[Extracted material — start]
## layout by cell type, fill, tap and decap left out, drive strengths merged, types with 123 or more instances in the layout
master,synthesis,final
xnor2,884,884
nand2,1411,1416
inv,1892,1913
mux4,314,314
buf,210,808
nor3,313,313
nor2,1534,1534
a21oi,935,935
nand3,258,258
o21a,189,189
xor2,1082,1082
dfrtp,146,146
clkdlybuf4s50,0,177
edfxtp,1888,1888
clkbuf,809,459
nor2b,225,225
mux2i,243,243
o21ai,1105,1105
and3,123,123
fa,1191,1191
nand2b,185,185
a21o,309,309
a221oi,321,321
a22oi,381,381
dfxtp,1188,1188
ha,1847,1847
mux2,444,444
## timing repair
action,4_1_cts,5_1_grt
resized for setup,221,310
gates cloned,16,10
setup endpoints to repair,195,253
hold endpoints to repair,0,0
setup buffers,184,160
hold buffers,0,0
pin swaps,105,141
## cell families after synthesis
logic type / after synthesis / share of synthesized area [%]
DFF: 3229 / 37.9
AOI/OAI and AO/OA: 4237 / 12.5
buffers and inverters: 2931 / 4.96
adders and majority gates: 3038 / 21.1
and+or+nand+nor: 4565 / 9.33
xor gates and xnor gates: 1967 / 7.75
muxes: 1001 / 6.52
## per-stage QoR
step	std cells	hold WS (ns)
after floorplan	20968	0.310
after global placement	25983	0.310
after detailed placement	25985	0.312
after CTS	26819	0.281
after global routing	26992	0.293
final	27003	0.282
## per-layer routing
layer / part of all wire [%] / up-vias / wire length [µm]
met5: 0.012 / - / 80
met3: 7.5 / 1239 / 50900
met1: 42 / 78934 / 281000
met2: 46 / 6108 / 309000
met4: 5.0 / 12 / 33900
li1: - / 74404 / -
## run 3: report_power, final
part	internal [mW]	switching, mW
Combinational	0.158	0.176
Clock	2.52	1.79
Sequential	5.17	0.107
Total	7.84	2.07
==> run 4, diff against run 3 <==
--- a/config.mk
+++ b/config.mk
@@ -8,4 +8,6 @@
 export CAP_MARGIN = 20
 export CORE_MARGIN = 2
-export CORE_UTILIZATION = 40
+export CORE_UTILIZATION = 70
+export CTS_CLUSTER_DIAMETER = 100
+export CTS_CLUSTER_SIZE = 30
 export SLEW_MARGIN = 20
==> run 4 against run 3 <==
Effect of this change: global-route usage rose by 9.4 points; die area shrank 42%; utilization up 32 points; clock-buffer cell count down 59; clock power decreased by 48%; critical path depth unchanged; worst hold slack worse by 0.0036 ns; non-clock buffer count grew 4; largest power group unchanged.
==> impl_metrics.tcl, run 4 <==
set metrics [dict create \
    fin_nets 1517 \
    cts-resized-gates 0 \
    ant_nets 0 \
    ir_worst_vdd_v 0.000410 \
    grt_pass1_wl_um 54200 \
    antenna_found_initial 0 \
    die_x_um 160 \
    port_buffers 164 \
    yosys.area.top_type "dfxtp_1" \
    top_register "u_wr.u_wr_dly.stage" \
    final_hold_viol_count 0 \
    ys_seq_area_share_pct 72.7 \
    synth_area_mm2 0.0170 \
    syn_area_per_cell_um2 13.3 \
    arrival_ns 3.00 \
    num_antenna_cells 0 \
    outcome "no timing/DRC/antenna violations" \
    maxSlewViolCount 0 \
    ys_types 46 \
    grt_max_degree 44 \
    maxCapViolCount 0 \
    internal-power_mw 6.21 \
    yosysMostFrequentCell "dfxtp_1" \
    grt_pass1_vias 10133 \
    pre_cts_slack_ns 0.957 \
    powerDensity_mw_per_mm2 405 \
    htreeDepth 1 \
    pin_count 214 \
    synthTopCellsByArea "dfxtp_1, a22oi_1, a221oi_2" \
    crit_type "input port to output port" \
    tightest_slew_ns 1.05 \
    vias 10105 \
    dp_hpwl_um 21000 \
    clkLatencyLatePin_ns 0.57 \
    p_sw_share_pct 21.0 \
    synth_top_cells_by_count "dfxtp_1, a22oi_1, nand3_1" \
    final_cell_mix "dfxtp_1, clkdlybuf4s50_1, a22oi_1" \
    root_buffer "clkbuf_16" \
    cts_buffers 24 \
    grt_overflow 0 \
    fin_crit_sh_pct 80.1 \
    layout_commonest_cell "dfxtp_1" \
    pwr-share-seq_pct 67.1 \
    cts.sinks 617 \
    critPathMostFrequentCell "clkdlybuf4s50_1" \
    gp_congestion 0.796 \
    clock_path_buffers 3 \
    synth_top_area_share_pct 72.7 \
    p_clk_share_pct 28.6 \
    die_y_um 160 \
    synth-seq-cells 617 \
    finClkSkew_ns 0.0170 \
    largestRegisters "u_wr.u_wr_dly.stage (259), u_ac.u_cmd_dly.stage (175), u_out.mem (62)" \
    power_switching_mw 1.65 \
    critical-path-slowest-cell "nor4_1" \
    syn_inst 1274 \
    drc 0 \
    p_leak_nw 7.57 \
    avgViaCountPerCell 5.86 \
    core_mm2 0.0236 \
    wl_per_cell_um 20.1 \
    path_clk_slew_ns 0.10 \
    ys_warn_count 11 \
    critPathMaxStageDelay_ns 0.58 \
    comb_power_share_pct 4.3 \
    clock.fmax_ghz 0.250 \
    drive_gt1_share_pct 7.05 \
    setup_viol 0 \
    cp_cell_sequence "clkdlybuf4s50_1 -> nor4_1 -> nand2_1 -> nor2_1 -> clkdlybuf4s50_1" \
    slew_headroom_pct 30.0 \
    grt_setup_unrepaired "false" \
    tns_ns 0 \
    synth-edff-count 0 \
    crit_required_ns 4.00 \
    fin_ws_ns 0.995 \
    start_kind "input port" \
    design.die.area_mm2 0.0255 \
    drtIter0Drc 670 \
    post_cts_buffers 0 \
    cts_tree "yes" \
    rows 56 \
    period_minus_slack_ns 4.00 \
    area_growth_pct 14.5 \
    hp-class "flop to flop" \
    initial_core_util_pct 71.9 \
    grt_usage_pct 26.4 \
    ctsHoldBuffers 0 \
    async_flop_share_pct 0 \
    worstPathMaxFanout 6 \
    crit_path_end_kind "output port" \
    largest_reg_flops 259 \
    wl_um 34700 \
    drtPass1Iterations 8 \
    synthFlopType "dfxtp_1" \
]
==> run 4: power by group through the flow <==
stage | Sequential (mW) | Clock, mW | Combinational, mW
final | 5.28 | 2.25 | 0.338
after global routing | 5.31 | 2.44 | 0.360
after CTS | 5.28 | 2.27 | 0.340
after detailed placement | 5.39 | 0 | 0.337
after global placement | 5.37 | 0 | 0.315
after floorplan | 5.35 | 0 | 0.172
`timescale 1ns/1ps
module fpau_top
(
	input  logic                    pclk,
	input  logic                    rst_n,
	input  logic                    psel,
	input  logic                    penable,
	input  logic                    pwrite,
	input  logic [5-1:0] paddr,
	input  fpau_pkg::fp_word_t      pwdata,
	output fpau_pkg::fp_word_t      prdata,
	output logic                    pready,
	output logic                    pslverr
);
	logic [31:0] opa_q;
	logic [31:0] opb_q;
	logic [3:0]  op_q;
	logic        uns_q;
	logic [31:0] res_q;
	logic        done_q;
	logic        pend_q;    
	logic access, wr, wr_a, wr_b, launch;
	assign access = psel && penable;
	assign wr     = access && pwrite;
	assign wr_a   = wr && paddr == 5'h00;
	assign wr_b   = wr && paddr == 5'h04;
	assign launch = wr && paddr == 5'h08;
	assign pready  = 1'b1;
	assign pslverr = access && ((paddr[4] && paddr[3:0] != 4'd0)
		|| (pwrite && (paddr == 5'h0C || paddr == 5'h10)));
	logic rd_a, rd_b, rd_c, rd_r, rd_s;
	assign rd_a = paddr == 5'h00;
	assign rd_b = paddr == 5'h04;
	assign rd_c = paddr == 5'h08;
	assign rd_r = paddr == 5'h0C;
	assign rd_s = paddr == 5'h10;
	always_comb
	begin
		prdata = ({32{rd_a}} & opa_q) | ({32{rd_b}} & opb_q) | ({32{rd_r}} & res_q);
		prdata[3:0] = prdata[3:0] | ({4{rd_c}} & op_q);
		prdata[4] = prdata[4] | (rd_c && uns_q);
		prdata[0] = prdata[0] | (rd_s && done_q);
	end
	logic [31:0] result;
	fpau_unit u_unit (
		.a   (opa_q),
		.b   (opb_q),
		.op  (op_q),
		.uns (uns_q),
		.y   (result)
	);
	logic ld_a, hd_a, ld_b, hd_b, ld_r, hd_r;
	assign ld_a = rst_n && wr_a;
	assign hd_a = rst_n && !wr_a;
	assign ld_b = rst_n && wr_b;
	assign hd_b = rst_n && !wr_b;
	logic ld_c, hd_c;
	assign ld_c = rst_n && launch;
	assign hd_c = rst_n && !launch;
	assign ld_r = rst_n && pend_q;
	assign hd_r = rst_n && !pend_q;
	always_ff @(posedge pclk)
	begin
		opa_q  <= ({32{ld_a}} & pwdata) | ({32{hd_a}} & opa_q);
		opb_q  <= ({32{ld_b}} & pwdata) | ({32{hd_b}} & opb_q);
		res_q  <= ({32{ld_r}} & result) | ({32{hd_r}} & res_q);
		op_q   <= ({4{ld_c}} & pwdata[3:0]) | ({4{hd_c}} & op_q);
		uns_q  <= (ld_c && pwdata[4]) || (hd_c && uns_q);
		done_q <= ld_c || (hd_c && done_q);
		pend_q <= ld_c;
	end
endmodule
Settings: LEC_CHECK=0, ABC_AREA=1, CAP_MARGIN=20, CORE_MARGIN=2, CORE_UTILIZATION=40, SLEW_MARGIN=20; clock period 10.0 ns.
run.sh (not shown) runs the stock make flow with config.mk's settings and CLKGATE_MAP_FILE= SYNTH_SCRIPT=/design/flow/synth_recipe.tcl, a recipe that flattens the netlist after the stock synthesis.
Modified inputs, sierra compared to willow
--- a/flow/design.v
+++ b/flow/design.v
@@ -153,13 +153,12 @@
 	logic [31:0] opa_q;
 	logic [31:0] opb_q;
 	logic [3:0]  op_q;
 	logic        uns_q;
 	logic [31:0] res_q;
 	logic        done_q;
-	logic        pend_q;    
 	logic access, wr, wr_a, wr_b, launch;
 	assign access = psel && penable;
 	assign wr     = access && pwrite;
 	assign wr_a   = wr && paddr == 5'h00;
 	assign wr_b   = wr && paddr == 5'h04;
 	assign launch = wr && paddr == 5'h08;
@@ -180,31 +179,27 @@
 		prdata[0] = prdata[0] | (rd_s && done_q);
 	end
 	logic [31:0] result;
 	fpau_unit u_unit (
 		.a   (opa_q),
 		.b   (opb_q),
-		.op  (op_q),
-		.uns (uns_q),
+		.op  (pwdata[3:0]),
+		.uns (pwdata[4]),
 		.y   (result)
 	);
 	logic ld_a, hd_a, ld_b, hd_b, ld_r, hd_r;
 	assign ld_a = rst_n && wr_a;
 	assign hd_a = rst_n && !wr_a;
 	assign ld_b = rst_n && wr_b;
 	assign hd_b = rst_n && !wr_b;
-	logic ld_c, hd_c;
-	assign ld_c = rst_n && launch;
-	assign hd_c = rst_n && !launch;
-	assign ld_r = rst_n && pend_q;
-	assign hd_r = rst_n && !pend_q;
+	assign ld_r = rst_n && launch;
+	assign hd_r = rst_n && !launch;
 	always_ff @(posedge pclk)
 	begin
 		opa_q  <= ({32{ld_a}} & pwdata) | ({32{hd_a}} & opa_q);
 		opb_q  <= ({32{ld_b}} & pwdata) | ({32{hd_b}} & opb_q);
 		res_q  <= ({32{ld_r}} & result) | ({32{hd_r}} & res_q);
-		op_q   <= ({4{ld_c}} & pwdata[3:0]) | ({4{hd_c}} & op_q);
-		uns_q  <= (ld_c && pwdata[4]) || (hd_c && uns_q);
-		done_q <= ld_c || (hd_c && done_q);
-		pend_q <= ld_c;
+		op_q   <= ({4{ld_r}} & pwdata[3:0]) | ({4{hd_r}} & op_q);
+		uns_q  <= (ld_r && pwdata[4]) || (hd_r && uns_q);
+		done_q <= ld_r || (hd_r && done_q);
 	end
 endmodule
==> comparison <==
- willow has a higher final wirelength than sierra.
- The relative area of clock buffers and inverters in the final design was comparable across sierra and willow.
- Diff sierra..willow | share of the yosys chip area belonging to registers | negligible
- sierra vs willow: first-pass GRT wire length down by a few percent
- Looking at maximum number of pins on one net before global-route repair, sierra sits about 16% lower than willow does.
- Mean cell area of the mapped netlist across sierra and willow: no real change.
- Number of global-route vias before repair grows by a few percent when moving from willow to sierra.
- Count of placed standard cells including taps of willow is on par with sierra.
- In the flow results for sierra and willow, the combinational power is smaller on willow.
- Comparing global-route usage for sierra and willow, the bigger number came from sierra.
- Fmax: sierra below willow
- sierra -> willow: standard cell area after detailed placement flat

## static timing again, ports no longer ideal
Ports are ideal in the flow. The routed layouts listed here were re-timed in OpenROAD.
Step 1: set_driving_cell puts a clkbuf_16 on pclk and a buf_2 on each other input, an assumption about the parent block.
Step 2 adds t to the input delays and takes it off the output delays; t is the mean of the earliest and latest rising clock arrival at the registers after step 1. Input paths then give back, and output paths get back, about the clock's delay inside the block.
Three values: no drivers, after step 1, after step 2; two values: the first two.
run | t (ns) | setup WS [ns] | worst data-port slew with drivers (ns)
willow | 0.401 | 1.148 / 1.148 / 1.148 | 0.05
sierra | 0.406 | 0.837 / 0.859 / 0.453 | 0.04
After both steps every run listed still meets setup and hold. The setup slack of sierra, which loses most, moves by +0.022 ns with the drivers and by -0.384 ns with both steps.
[Extracted material — finish]
* **Problem description**:
Using the listing above, show each line with the word "global" in it.

* **Task solution**:
after global placement	25983	0.310
after global routing	26992	0.293
Effect of this change: global-route usage rose by 9.4 points; die area shrank 42%; utilization up 32 points; clock-buffer cell count down 59; clock power decreased by 48%; critical path depth unchanged; worst hold slack worse by 0.0036 ns; non-clock buffer count grew 4; largest power group unchanged.
after global routing | 5.31 | 2.44 | 0.360
after global placement | 5.37 | 0 | 0.315
- Looking at maximum number of pins on one net before global-route repair, sierra sits about 16% lower than willow does.
- Number of global-route vias before repair grows by a few percent when moving from willow to sierra.
- Comparing global-route usage for sierra and willow, the bigger number came from sierra.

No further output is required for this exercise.